Sus discípulos más fieles, incapaces de pensamiento propio, aceptan a los cerdos como maestros, absorben todo lo que se les cuenta y lo trasmiten a los demás animales en reuniones del club de defensa de la rebelión. A cuenta de que la gestión y la organización de la granja dependen de su esfuerzo intelectual, los cerdos se conceden raciones extra de leche, manzanas y el grueso de la cosecha.
Organizados por Bola de Nieve, los Comités Animales (llamados también Misiones) fueron un fracaso. La educación de los cachorros fue secuestrada por Napoleón a fin de convertirlos en custodios incondicionales de la revolución, mejor dicho, de los capitostes. Y Bola de Nieve, siempre en discordia con Napoleón y acusado de traidor, se exilió para escapar a la sentencia de muerte emitida en su contra. «La valentía no basta —dijo Chillón—. La lealtad y la obediencia son más importantes». Las ovejas, como de costumbre, solo atinaron a repetir su mantra: «¡Cuatro patas, sí; dos patas, no!»
Ahora los mandones engordaban por el exceso de raciones dispuestos para ellos, y en violación del cuarto mandamiento, dormían en las camas de la casa patronal, envueltos en sábanas y mantas como recompensa debida al trabajo supremo que ahora realizaban.
Los animales fueron enfriando su entusiasmo por la revolución cuando el frío y el hambre los agobiaban sin pausa. Durante días enteros los animales no tuvieron para comer más que paja y remolacha, un hecho que había de ocultarse al mundo exterior. A tal fin, Chillón inventó historias en su programa radial para evadir -sin conseguirlo- explicación a la miseria en que todos (menos los privilegiados) vivían. Mientras tanto, Napoleón el mandamás se escondía en su fuerte, custodiado por perros de aspecto feroz. Quienes protestaron fueron sometidos a juicios sumarios y fusilados en el acto, a pesar de que el sexto mandamiento lo prohibía.
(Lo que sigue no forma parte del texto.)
### src/flat_wrapper.sv
// flat-port wrapper written by rule: the top's interface ports become plain ports
module i2c_master_arbiter_flat 
#(
  parameter int N_REQ = 2,
  parameter int W_DATA_DEPTH = 8,
  parameter int R_DATA_DEPTH = 8,
  parameter logic [15:0] TIMEOUT = 16'hFFFF
)
  (clk, rst, bus_req, bus_req_cmd, bus_wd_valid, bus_wd_data, bus_rd_ready, bus_m_status, bus_m_r_data, bus_wd_ready, bus_rd_valid, bus_rd_data, bus_done, bus_done_err, bus_done_code, bus_m_i2c_send, bus_m_command, bus_m_w_en, bus_m_w_data, bus_m_r_en);
  i2c_master_arbiter_if #(.N_REQ(N_REQ)) bus_i ();
  input logic clk;
  input logic rst;
  input wire logic [$bits(bus_i.req)-1:0] bus_req;
  input wire logic [$bits(bus_i.req_cmd)-1:0] bus_req_cmd;
  input wire logic [$bits(bus_i.wd_valid)-1:0] bus_wd_valid;
  input wire logic [$bits(bus_i.wd_data)-1:0] bus_wd_data;
  input wire logic [$bits(bus_i.rd_ready)-1:0] bus_rd_ready;
  input wire logic [$bits(bus_i.m_status)-1:0] bus_m_status;
  input wire logic [$bits(bus_i.m_r_data)-1:0] bus_m_r_data;
  output wire logic [$bits(bus_i.wd_ready)-1:0] bus_wd_ready;
  output wire logic [$bits(bus_i.rd_valid)-1:0] bus_rd_valid;
  output wire logic [$bits(bus_i.rd_data)-1:0] bus_rd_data;
  output wire logic [$bits(bus_i.done)-1:0] bus_done;
  output wire logic [$bits(bus_i.done_err)-1:0] bus_done_err;
  output wire logic [$bits(bus_i.done_code)-1:0] bus_done_code;
  output wire logic [$bits(bus_i.m_i2c_send)-1:0] bus_m_i2c_send;
  output wire logic [$bits(bus_i.m_command)-1:0] bus_m_command;
  output wire logic [$bits(bus_i.m_w_en)-1:0] bus_m_w_en;
  output wire logic [$bits(bus_i.m_w_data)-1:0] bus_m_w_data;
  output wire logic [$bits(bus_i.m_r_en)-1:0] bus_m_r_en;
  assign bus_i.req = bus_req;
  assign bus_i.req_cmd = bus_req_cmd;
  assign bus_i.wd_valid = bus_wd_valid;
  assign bus_i.wd_data = bus_wd_data;
  assign bus_i.rd_ready = bus_rd_ready;
  assign bus_i.m_status = bus_m_status;
  assign bus_i.m_r_data = bus_m_r_data;
  assign bus_wd_ready = bus_i.wd_ready;
  assign bus_rd_valid = bus_i.rd_valid;
  assign bus_rd_data = bus_i.rd_data;
  assign bus_done = bus_i.done;
  assign bus_done_err = bus_i.done_err;
  assign bus_done_code = bus_i.done_code;
  assign bus_m_i2c_send = bus_i.m_i2c_send;
  assign bus_m_command = bus_i.m_command;
  assign bus_m_w_en = bus_i.m_w_en;
  assign bus_m_w_data = bus_i.m_w_data;
  assign bus_m_r_en = bus_i.m_r_en;
  i2c_master_arbiter #(.N_REQ(N_REQ), .W_DATA_DEPTH(W_DATA_DEPTH), .R_DATA_DEPTH(R_DATA_DEPTH), .TIMEOUT(TIMEOUT)) u_core (.clk(clk), .rst(rst), .bus(bus_i));
endmodule
### config.mk
export PLATFORM = sky130hd
export DESIGN_NAME = lfsr_scrambler_par
export DESIGN_NICKNAME = d
export VERILOG_FILES = /design/src/rtl/scrambler_pkg.sv /design/src/rtl/lfsr_step.sv /design/src/rtl/lfsr_scrambler_par.sv
export SDC_FILE = /design/constraint.sdc
export NUM_CORES = 1
export LEC_CHECK = 0
export CORE_MARGIN = 8
export CORE_UTILIZATION = 39
export CTS_CLUSTER_SIZE = 28
export DETAILED_ROUTE_END_ITERATION = 8
export HOLD_SLACK_MARGIN = 0.02
export PLACE_DENSITY = 0.64
export SLEW_MARGIN = 20
export SYNTH_ARGS = -nofsm -noshare
export SYNTH_HDL_FRONTEND = slang
export SYNTH_SLANG_ARGS = --single-unit
### constraint.sdc
create_clock -name clock -period 2.1 [get_ports clock]
set_clock_uncertainty 0.05 [all_clocks]
set_input_delay 0.21 -clock clock [delete_from_list [all_inputs] [get_ports clock]]
set_output_delay 0.21 -clock clock [all_outputs]
set_load 0.05 [all_outputs]
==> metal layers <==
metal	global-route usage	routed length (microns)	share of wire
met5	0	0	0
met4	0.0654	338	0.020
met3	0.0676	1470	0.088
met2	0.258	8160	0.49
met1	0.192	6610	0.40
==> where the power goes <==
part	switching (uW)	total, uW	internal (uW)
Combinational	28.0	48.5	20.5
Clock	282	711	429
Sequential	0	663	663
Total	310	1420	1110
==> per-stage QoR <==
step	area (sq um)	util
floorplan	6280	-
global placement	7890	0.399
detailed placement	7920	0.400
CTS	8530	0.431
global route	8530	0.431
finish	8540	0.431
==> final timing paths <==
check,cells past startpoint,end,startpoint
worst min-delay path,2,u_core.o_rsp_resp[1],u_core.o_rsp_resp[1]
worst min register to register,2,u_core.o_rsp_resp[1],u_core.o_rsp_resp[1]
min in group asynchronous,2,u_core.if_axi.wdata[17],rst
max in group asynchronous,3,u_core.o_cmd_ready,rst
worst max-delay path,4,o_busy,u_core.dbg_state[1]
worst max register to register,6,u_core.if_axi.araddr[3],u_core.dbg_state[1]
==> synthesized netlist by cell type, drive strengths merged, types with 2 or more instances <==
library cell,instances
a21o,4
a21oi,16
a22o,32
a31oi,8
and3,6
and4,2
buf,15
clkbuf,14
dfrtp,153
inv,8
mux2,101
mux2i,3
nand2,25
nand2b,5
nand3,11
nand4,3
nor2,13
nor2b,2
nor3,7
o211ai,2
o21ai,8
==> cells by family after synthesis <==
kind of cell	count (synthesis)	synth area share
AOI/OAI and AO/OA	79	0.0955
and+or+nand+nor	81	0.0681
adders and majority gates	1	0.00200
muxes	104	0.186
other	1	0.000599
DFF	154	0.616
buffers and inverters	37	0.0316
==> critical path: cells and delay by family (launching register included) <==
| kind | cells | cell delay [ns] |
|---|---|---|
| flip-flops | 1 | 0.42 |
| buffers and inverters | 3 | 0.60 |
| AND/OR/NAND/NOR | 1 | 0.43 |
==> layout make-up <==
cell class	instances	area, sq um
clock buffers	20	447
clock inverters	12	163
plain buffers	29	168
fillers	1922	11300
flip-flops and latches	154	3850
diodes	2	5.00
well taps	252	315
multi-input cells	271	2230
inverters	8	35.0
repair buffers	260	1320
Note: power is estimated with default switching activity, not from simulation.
## config.mk

```make
export PLATFORM = sky130hd
export DESIGN_NAME = ascon_block_packer
export DESIGN_NICKNAME = d
export VERILOG_FILES = /design/src/rtl/ascon_block_packer.sv
export SDC_FILE = /design/constraint.sdc
export NUM_CORES = 1
export LEC_CHECK = 0
export CAP_MARGIN = 20
export CORE_MARGIN = 2
export CORE_UTILIZATION = 45
export CTS_BUF_LIST = sky130_fd_sc_hd__clkbuf_4 sky130_fd_sc_hd__clkbuf_8
export DETAILED_ROUTE_END_ITERATION = 16
export GPL_ROUTABILITY_DRIVEN = 0
export PLACE_DENSITY = 0.69
export SLEW_MARGIN = 40
export SYNTH_ARGS = -nofsm -noshare
export SYNTH_HDL_FRONTEND = slang
export SYNTH_SLANG_ARGS = --single-unit
```

## constraint.sdc

```tcl
create_clock -name clk -period 4.2 [get_ports clk]
set_clock_uncertainty 0.15 [all_clocks]
set_input_delay 0.84 -clock clk [delete_from_list [all_inputs] [get_ports clk]]
set_output_delay 0.84 -clock clk [all_outputs]
set_load 0.01 [all_outputs]
```
===== src/rtl/regfile_mp.sv =====
// regfile_mp: multi-port register file with a hardware clear sequencer.
//
// Purpose:
//   NUM_RD combinational read ports, one synchronous write port and an x0
//   entry that always reads as zero. An optional bypass forwards a write to
//   any read port addressing the same register in the same cycle. After
//   every reset a sequencer zeroes one entry per cycle. While it runs,
//   init_busy is high, all read ports return zero and writes are dropped.
//
// Ports:
//   clk              in   rising-edge clock
//   rst              in   synchronous active-high reset
//   regfile_wren     in   write enable
//   write_addr       in   [AW-1:0]          write address
//   regfile_data_in  in   [XLEN-1:0]        write data
//   read_addr        in   [NUM_RD*AW-1:0]   port k address = [k*AW +: AW]
//   regfile_data_out out  [NUM_RD*XLEN-1:0] port k data    = [k*XLEN +: XLEN]
//   init_busy        out  high while the clear sequence runs (registered)
module regfile_mp #(
  parameter int XLEN   = 32,
  parameter int NREGS  = 32,
  parameter int NUM_RD = 2,
  parameter int BYPASS = 0,
  localparam int AW    = $clog2(NREGS)
) (
  input  logic                   clk,
  input  logic                   rst,
  input  logic                   regfile_wren,
  input  logic [AW-1:0]          write_addr,
  input  logic [XLEN-1:0]        regfile_data_in,
  input  logic [NUM_RD*AW-1:0]   read_addr,
  output logic [NUM_RD*XLEN-1:0] regfile_data_out,
  output logic                   init_busy
);

  typedef enum logic {CLEAR, READY} state_t;

  state_t          state_reg, state_next;
  logic [AW-1:0]   clr_ptr_reg, clr_ptr_next;
  logic            init_busy_reg, init_busy_next;

  logic [XLEN-1:0] mem [NREGS];

  logic            mem_we;
  logic [AW-1:0]   mem_waddr;
  logic [XLEN-1:0] mem_wdata;

  // A user write is accepted only once the clear has finished, and never
  // to x0. The bypass uses the same qualifier so it can only forward data
  // that will actually be committed at the next edge.
  logic            wr_ok;
  assign wr_ok = !rst && (state_reg == READY) && regfile_wren && (write_addr != '0);

  // State register.
  always_ff @(posedge clk) begin
    if (rst) begin
      state_reg     <= CLEAR;
      clr_ptr_reg   <= '0;
      init_busy_reg <= 1'b1;
    end else begin
      state_reg     <= state_next;
      clr_ptr_reg   <= clr_ptr_next;
      init_busy_reg <= init_busy_next;
    end
  end

  // Next-state logic. The last clear write and the switch to READY happen
  // on the same edge, so init_busy is high for exactly NREGS cycles.
  always_comb begin
    state_next     = state_reg;
    clr_ptr_next   = clr_ptr_reg;
    init_busy_next = init_busy_reg;
    case (state_reg)
      CLEAR: begin
        clr_ptr_next = clr_ptr_reg + 1'b1;
        if (clr_ptr_reg == AW'(NREGS - 1)) begin
          state_next     = READY;
          init_busy_next = 1'b0;
        end
      end
      READY: begin
        init_busy_next = 1'b0;
      end
      default: begin
        state_next = CLEAR;
      end
    endcase
  end

  // Single memory write port, shared by the clear sequencer and user writes.
  always_comb begin
    mem_we    = 1'b0;
    mem_waddr = write_addr;
    mem_wdata = regfile_data_in;
    if (!rst) begin
      if (state_reg == CLEAR) begin
        mem_we    = 1'b1;
        mem_waddr = clr_ptr_reg;
        mem_wdata = '0;
      end else if (wr_ok) begin
        mem_we = 1'b1;
      end
    end
  end

  always_ff @(posedge clk) begin
    if (mem_we) begin
      mem[mem_waddr] <= mem_wdata;
    end
  end

  // Read ports. Forcing zero during reset/clear keeps the uninitialised
  // memory contents from ever reaching the outputs.
  genvar gi;
  generate
    for (gi = 0; gi < NUM_RD; gi++) begin : g_rd
      logic [AW-1:0] ra;
      logic          hit;
      assign ra  = read_addr[gi*AW +: AW];
      assign hit = (BYPASS != 0) && wr_ok && (write_addr == ra);
      assign regfile_data_out[gi*XLEN +: XLEN] =
          (rst || (state_reg == CLEAR) || (ra == '0)) ? '0 :
          hit ? regfile_data_in : mem[ra];
    end
  endgenerate

  assign init_busy = init_busy_reg;

endmodule


===== config.mk =====
export PLATFORM = sky130hd
export DESIGN_NAME = regfile_mp
export DESIGN_NICKNAME = d
export VERILOG_FILES = /design/src/rtl/regfile_mp.sv
export SDC_FILE = /design/constraint.sdc
export NUM_CORES = 1
export LEC_CHECK = 0
export CAP_MARGIN = 20
export CORE_MARGIN = 2
export CORE_UTILIZATION = 35
export CTS_BUF_LIST = sky130_fd_sc_hd__clkbuf_4 sky130_fd_sc_hd__clkbuf_8
export DETAILED_ROUTE_END_ITERATION = 16
export GPL_ROUTABILITY_DRIVEN = 1
export PLACE_DENSITY = 0.51
export SYNTH_ARGS = -nofsm -noshare
export SYNTH_HDL_FRONTEND = slang
export SYNTH_SLANG_ARGS = --single-unit

===== constraint.sdc =====
create_clock -name clk -period 4.5 [get_ports clk]
set_input_delay 0.9 -clock clk [delete_from_list [all_inputs] [get_ports clk]]
set_output_delay 0.9 -clock clk [all_outputs]
set_load 0.01 [all_outputs]

==> summary.md, run 1 <==
| Metric | Value |
|---|---|
| Critical Path Start | rst |
| Grt total ovfl | 0 |
| Clock Tree Buf Depth | 3 |
| Clock period minus final worst setup slack | 4.38 ns |
| Slew @ Worst Pin | 0.910 ns |
| Initial antenna violation count | 2 |
| Post-Syn Nets | 3131 |
| FP Rows | 137 |
| Crit path max-delay family | buffers and inverters |
| Clock tree from TritonCTS | yes |
| Crit-path most repeated cell | buf_4 |
| Placed insts | 5066 |
| Routed wirelength normalized by instance count | 32.3 µm |
| Pin count of the biggest net entering global routing | 61 |
| Number of flip-flops in the largest register | 1024 |
| Count of port buffers added during placement | 114 |
| Average cell area after synthesis | 16.0 µm² |
| CTS hold repair buffers | 0 |
| Top FF cell, synth | edfxtp_1 |
| Initial DRT Pass Iterations | 6 |
| Upper clock frequency limit | 228 MHz |
| Yosys reg bits | 1031 |
| Area enclosed by the die boundary | 0.144 mm² |
| Post-synth EDFFs | 1024 |
| Overall routed net length | 174 mm |
| Most common cell in the synthesized netlist | edfxtp_1 |
| Remaining DRCs | 0 |
| Cell taking the most area after synthesis | edfxtp_1 |
| Final setup viols | 0 |
| H-tree levels | 4 |
| Portion of the post-synthesis area used by sequential elements | 62.6% |
| Number of distinct library cell variants in the gate-level netlist after synthesis | 39 |
| Clock latency on the worst-skew pair | 0.93 ns |
| Vertical die dimension | 379 µm |
| Setup Skew | 0.0361 ns |
| Placed wire-length estimate | 109 mm |
| Number of buffer and inverter instances along the worst setup path | 5 |
| Total global routing track utilization | 24.0% |
| Final RePlAce weighted congestion | 0.842 |
| Post-synthesis instance area | 0.0493 mm² |
| Crit path cell chain | clkdlybuf4s50_1 > nand2b_1 > buf_4 > nor3b_2 > buf_4 > nand3_1 > nand4_1 > buf_4 > clkdlybuf4s50_1 |
| Hold violation total from the final report | 0 |
| Synthesized instance count | 3079 |
| Yosys warning count | 0 |
| Static Leak | 0.0207 µW |
| Area of the core region | 0.140 mm² |
| DR vias/cell | 5.93 |
| Data required time of the worst path | 3.60 ns |
| Cell at the slowest stage of the critical path | clkdlybuf4s50_1 |
| Maximum single-stage delay on the critical path | 0.55 ns |
| Portion of synthesized cell area occupied by the leading cell type | 62.3% |
| Number of ports placed on the die boundary | 115 |
| Endpoint arrival time on the critical path | 3.48 ns |
| First-pass GRT wire length | 243 mm |
| Nets | 3425 |
| Hold path startpoint | init_busy |
| Vias post-DR | 31900 |
| Initial DRC Count | 3415 |
| Crit path capture type | primary output |
| Clock transition at path regs | 0.06 ns |
| Chip Width | 379 µm |
| Unrepaired setup endpoints after global routing | false |
| Highest ir drop seen on vdd | 0.291 mV |
| Leading post-synthesis cells by instance count | edfxtp_1, mux2i_1, a22oi_1 |
| Antenna Nets Post-Route | 0 |
| TritonCTS buffer count | 177 |
| Critical Path Source Type | primary input |
| Headroom to the max-slew limit | 39.4% |
| Filler cells | 12400 |
| Post-route fraction of the period consumed by the critical path | 97.3% |
| Clock root cell | clkbuf_8 |
| Layout area overhead | 17.8% |
| Outcome | complete, no violations |
| Final standard cell count with taps included and fillers excluded | 5380 |
| Number of max-cap violations | 0 |
| Dominant cells by area after synthesis | edfxtp_1, mux2i_1, mux4_1 |
| Initial standard-cell utilization of the core | 35.3% |
| Setup tns final | 0 ns |
| Crit-path max FO | 12 |
| Worst min path class | flip-flop to flip-flop |
| Type of the worst setup path | primary input to primary output |
| Clock sink total | 1031 |
| Worst R2R Start | state_reg |
| Pwr/cell area | 356 mW/mm² |
| Share of synthesized registers carrying an async set or reset | 0% |
| Pins Over Slew Limit | 0 |
| Fraction of final layout cells sized beyond drive strength 1 | 19.4% |
| Vias in the first global route | 32900 |
## metrics by stage
stage	hold WS (ns)	setup slack (ns)	cell area (µm²)	util, %	power, µW
floorplan	0.497	0.807	49300	-	11900
global route	0.508	0.0744	58100	41.6	21400
CTS	0.460	0.0491	58000	41.5	20900
finish	0.459	0.122	58100	41.6	20700
global placement	0.439	0.138	54600	39.1	12600
detailed placement	0.442	0.139	54700	39.1	12600
## cells in the final DEF (no fill, tap or decap), types with 3 or more instances in the layout
master	n
nor2b_1	4
bufinv_16	4
clkdlybuf4s50_1	108
nand4_1	64
buf_4	159
mux4_1	114
nor2_1	7
clkbuf_8	180
clkbuf_4	54
clkinv_1	46
inv_6	3
a22oi_1	384
clkinv_2	14
edfxtp_1	1024
nand3_1	193
nor2_4	37
nor2b_2	29
mux2i_1	773
buf_8	8
buf_12	77
nand2_1	77
nor2b_4	8
mux2_2	66
dfxtp_1	6
nand2b_1	4
clkinvlp_4	6
mux4_2	14
buf_16	3
## logic make-up after synthesis
logic type	synth area share [%]
simple gates	4.63
fa+ha+maj	0.0507
xor+xnor	0.0533
buf+inv	2.82
flops	62.6
compound gates	5.92
mux	23.9
## routing by layer
layer / routed length [µm] / up-vias / track usage [%] / part of all wire (%)
li1: - / 13300 / - / -
met5: 7 / - / 0 / 0.0040
met3: 12200 / 326 / 4.10 / 7.0
met2: 83400 / 1460 / 39.6 / 48
met1: 72300 / 16800 / 31.9 / 42
met4: 6000 / 2 / 8.80 / 3.4
## power by group
part	total [µW]	switching (µW)	internal [µW]
sequential	10700	33.9	10700
combinational	1770	1080	687
clock	8250	3880	4370
total	20700	4990	15700
## worst reg2reg max path: stages (launching register included)
cell and delay (ns):
dfxtp_4 0.40, nor2_4 0.48, mux2i_1 0.55, nand2_1 0.40, nor2_4 0.27, buf_4 0.40
## final timing paths
path                          to  slack, ns  cells after the start
max          regfile_data_out[3]       0.12                      9
min                    init_busy       0.46                      1
max reg2reg            mem[1][0]       1.60                      5
min reg2reg            init_busy       0.46                      1
## repair_timing
action / 4_1_cts / 5_1_grt
pin swaps: 0 / 0
endpoints found under the hold margin: 0 / 0
buffers inserted: 0 / 0
resized for setup: 1 / 1
setup endpoints to repair: 46 / 3
## final cells by class
class / instances / area (µm²) / share of cell area, %
diodes: 1 / 2.50 / 0.00431
clock buffers: 234 / 2880 / 4.96
clock inverters: 75 / 457 / 0.786
multi-input cells: 1808 / 17500 / 30.1
flip-flops and latches: 1031 / 30900 / 53.2
well taps: 1876 / 2350 / 4.04
repair buffers: 355 / 4020 / 6.92
Note: power is estimated with default switching activity, not from simulation.
==> run 2: changes to the inputs <==
CORE_MARGIN = 4   (was 2)
clock period = 5.5 ns   (was 4.5 ns; I/O delays follow)
==> run 2 against run 1 <==
Against the previous run:
- critical path depth shrank 2
- worst setup slack improved by 0.25 ns
- largest power group unchanged
- wire length is 2.7% higher
- via count fell by 0.53%
- first-iteration DRC count fell by 14%
- critical endpoint is now regfile_data_out[47]
==> summary.md, run 2 (synthesis results as in run 1) <==
| Metric | Value |
|---|---|
| Outcome | complete, no violations |
| Nets | 3354 (-2.1%) |
| Placed insts | 4980 (-1.7%) |
| FP Rows | 137 (unchanged) |
| TritonCTS buffer count | 176 (-0.56%) |
| Worst hold slack | 0.459 ns (+0.000334 ns) |
| Setup Skew | 0.0299 ns (-0.00619 ns) |
| Antenna Nets Post-Route | 0 (unchanged) |
| Initial DRC Count | 2920 (-14%) |
| Initial DRT Pass Iterations | 6 (unchanged) |
| Overall routed net length | 179 mm (+2.7%) |
| R2R Setup Slk | 2.27 ns (+0.67 ns) |
| Number of ports placed on the die boundary | 115 (unchanged) |
| Final core area utilization | 41.1% (-0.51 points) |
| M2 GR Usage | 39.5% (-0.086 points) |
| Vias in the first global route | 33100 (+0.64%) |
| Commonest non-fill, non-tap cells in the layout | edfxtp_1, mux2i_1, a22oi_1 |
| Crit path capture type | primary output |
| FF/Latch Area | 0.0309 mm² (about the same) |
| Routing layer with the top usage in global route | met2 |
| Endpoint arrival time on the critical path | 4.03 ns (+0.55 ns) |
| Sequential share of power | 51.9% (+0.3 points) |
| Number of max-cap violations | 0 (unchanged) |
| Grt total ovfl | 0 (unchanged) |
| Chip Width | 383 µm (+1.1%) |
| Critical Path Start | read_addr[5] |
| Comb power frac | 8.4% (about the same) |
| Post-CTS setup buffer count | 0 (unchanged) |
| Worst reg-to-reg path cell count | 5 (unchanged) |
| Upper clock frequency limit | 195 MHz |
| DR vias/cell | 5.97 (+0.65%) |
| Static Leak | 0.0203 µW (-2.0%) |
| Final standard cell count with taps included and fillers excluded | 5317 (-1.2%) |
| Final RePlAce weighted congestion | 0.851 (+0.97%) |
| First-pass GRT wire length | 247 mm (+1.8%) |
| Pins Over Slew Limit | 0 (unchanged) |
| Area enclosed by the die boundary | 0.147 mm² (+2.1%) |
| Initial antenna violation count | 8 (+6) |
| Met3 layer usage reported by global route | 5.21% (+1.1 points) |
| Crit-path max FO | 19 (+7) |
| Worst R2R Start | state_reg |
| Headroom to the max-slew limit | 24.1% (-15 points) |
| Routed wirelength normalized by instance count | 33.6 µm (+3.9%) |
| H-tree levels | 4 (unchanged) |
| Worst min path class | flip-flop to flip-flop |
| Combined area of the multi-input logic cells | 0.0175 mm² (about the same) |
| Cell Int Power | 12700 µW (-19%) |
| Vias post-DR | 31800 (-0.53%) |
| Area of the core region | 0.140 mm² (unchanged) |
| Clock Tree Buf Depth | 3 (unchanged) |
| Critical Path Source Type | primary input |
| Layout area overhead | 16.4% |
| CP endpoint | regfile_data_out[47] |
| Slew @ Worst Pin | 1.14 ns (+0.227 ns) |
| Met1 demand-to-capacity share in global routing | 29.8% (-2.0 points) |
| Post-layout worst setup margin | 0.372 ns (+0.250 ns) |
| Initial standard-cell utilization of the core | 35.3% (unchanged) |
| Pwr/cell area | 293 mW/mm² (-18%) |
| Remaining DRCs | 0 (unchanged) |
| Count of port buffers added during placement | 114 (unchanged) |
| Total global routing track utilization | 23.8% (-0.22 points) |
| Data required time of the worst path | 4.40 ns (+0.80 ns) |
| Highest ir drop seen on vdd | 0.237 mV (-18%) |
| Filler cells | 12600 (+1.4%) |
| Clock tree from TritonCTS | yes |
| Placed wire-length estimate | 105 mm (-4.2%) |
| Commonest non-fill, non-tap cell in the layout | edfxtp_1 |
| Hold violation total from the final report | 0 (unchanged) |
| Switching power as a share of total power | 24.4% (+0.28 points) |
| Clock sink total | 1031 (unchanged) |
| Fraction of final layout cells sized beyond drive strength 1 | 17.7% (-1.7 points) |
| CTS-repair resized insts | 0 (-1) |
| Clock root cell | clkbuf_8 |
| Net Sw Power | 4110 µW (-18%) |
| CTS hold repair buffers | 0 (unchanged) |
| Number of flip-flops in the largest register | 1024 (unchanged) |
| Final setup viols | 0 (unchanged) |
| Placement Setup Slack | 0.497 ns (+0.358 ns) |
| Pin count of the biggest net entering global routing | 69 (+13%) |
| Unrepaired setup endpoints after global routing | false |
| Post-route fraction of the period consumed by the critical path | 93.2% |
| Clock transition at path regs | 0.06 ns (about the same) |
| Clock latency on the worst-skew pair | 0.92 ns (about the same) |
| Vertical die dimension | 383 µm (+1.1%) |
| Type of the worst setup path | primary input to primary output |
| Clock Power Share | 39.7% (about the same) |
| Reg-to-reg endpoint | mem[25][8] |
| Clock period minus final worst setup slack | 5.13 ns |
| Setup tns final | 0 ns (unchanged) |
run 2: power groups by stage:
stage | Sequential, µW | Combinational [µW] | Clock (µW)
finish | 8750 | 1410 | 6680
floorplan | 8910 | 842 | 0
detailed placement | 8910 | 1380 | 0
global placement | 8910 | 1360 | 0
CTS | 8750 | 1380 | 6810
global route | 8750 | 1470 | 7190
run 2: final cells by class:
| type | instances | area share [%] |
|---|---|---|
| clock inverters | 80 | 0.750 |
| multi-input cells | 1808 | 30.5 |
| diodes | 6 | 0.0262 |
| flip-flops and latches | 1031 | 53.8 |
| repair buffers | 285 | 5.83 |
| clock buffers | 231 | 4.99 |
| well taps | 1876 | 4.09 |
run 2: worst min path at each step:
stage | startpoint | end | slack [ns] | cells past startpoint
finish | init_busy | init_busy | 0.46 | 1
global route | init_busy | init_busy | 0.51 | 1
CTS | init_busy | init_busy | 0.46 | 1
detailed placement | init_busy | init_busy | 0.44 | 1
global placement | init_busy | init_busy | 0.44 | 1
floorplan | init_busy | init_busy | 0.50 | 1
run 2: metal layers:
layer | up-vias | part of all wire [%]
met2 | 1600 | 47
li1 | 13200 | -
met1 | 16500 | 40
met3 | 456 | 7.7
met5 | - | 0.0073
met4 | 2 | 4.7
run 2: metrics by stage:
step | total power, µW | instance area (µm²)
after floorplan | 9750 | 49300
after global placement | 10300 | 53700
after detailed placement | 10300 | 53800
after CTS | 16900 | 57100
after global routing | 17400 | 57400
final | 16800 | 57400
run 2: worst max-delay path, cell delays in order:
cell	delay, ns
buf_4	0.30
nor2b_4	0.99
buf_4	0.38
a22oi_1	0.10
nand3_1	0.13
nand4_1	0.36
clkdlybuf4s50_1	0.62
`config.mk`:
```
export PLATFORM = sky130hd
export DESIGN_NAME = add_accum
export DESIGN_NICKNAME = d
export VERILOG_FILES = /design/src/rtl/add_accum.sv
export SDC_FILE = /design/constraint.sdc
export NUM_CORES = 1
export LEC_CHECK = 0
export CAP_MARGIN = 20
export CORE_ASPECT_RATIO = 1.4
export CORE_MARGIN = 10
export CORE_UTILIZATION = 60
export DETAILED_ROUTE_END_ITERATION = 6
export HOLD_SLACK_MARGIN = 0.06
export PLACE_DENSITY_LB_ADDON = 0.3
export SYNTH_ARGS = -nofsm -noshare
export SYNTH_HDL_FRONTEND = slang
export SYNTH_SLANG_ARGS = --single-unit
```
`constraint.sdc`:
```
create_clock -name Clk -period 9.1 [get_ports Clk]
set_input_delay 0.91 -clock Clk [delete_from_list [all_inputs] [get_ports Clk]]
set_output_delay 0.91 -clock Clk [all_outputs]
set_load 0.01 [all_outputs]
```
A la yegua Trébol (ahora llamada Yuleisy) se le llenaron los ojos de lágrimas. «No era eso lo que habían querido al ponerse a trabajar, hacía años, por el derrocamiento de la raza humana. No eran esas escenas de terror y masacre lo que buscaban la noche en que el Viejo Comandante los había incitado a la rebelión. Si hubiera tenido alguna imagen del futuro, habría sido la de una sociedad de animales liberados del hambre y del látigo, todos iguales, cada uno trabajando de acuerdo a su capacidad, los fuertes protegiendo a los débiles. En cambio —no sabía por qué—, habían llegado a un momento en el que nadie se atrevía a decir lo que pensaba, en el que perros feroces y gruñones andaban por todas partes y en el que había que presenciar cómo despedazaban a camaradas que habían confesado crímenes atroces bajo presión de tortura».
Al final, no hubo sino un solo mandamiento: «Todos los animales son iguales, pero algunos animales son más iguales que otros».
Feliz navidad, apreciados lectores. Nos reencontraremos en enero, con ánimo renovado.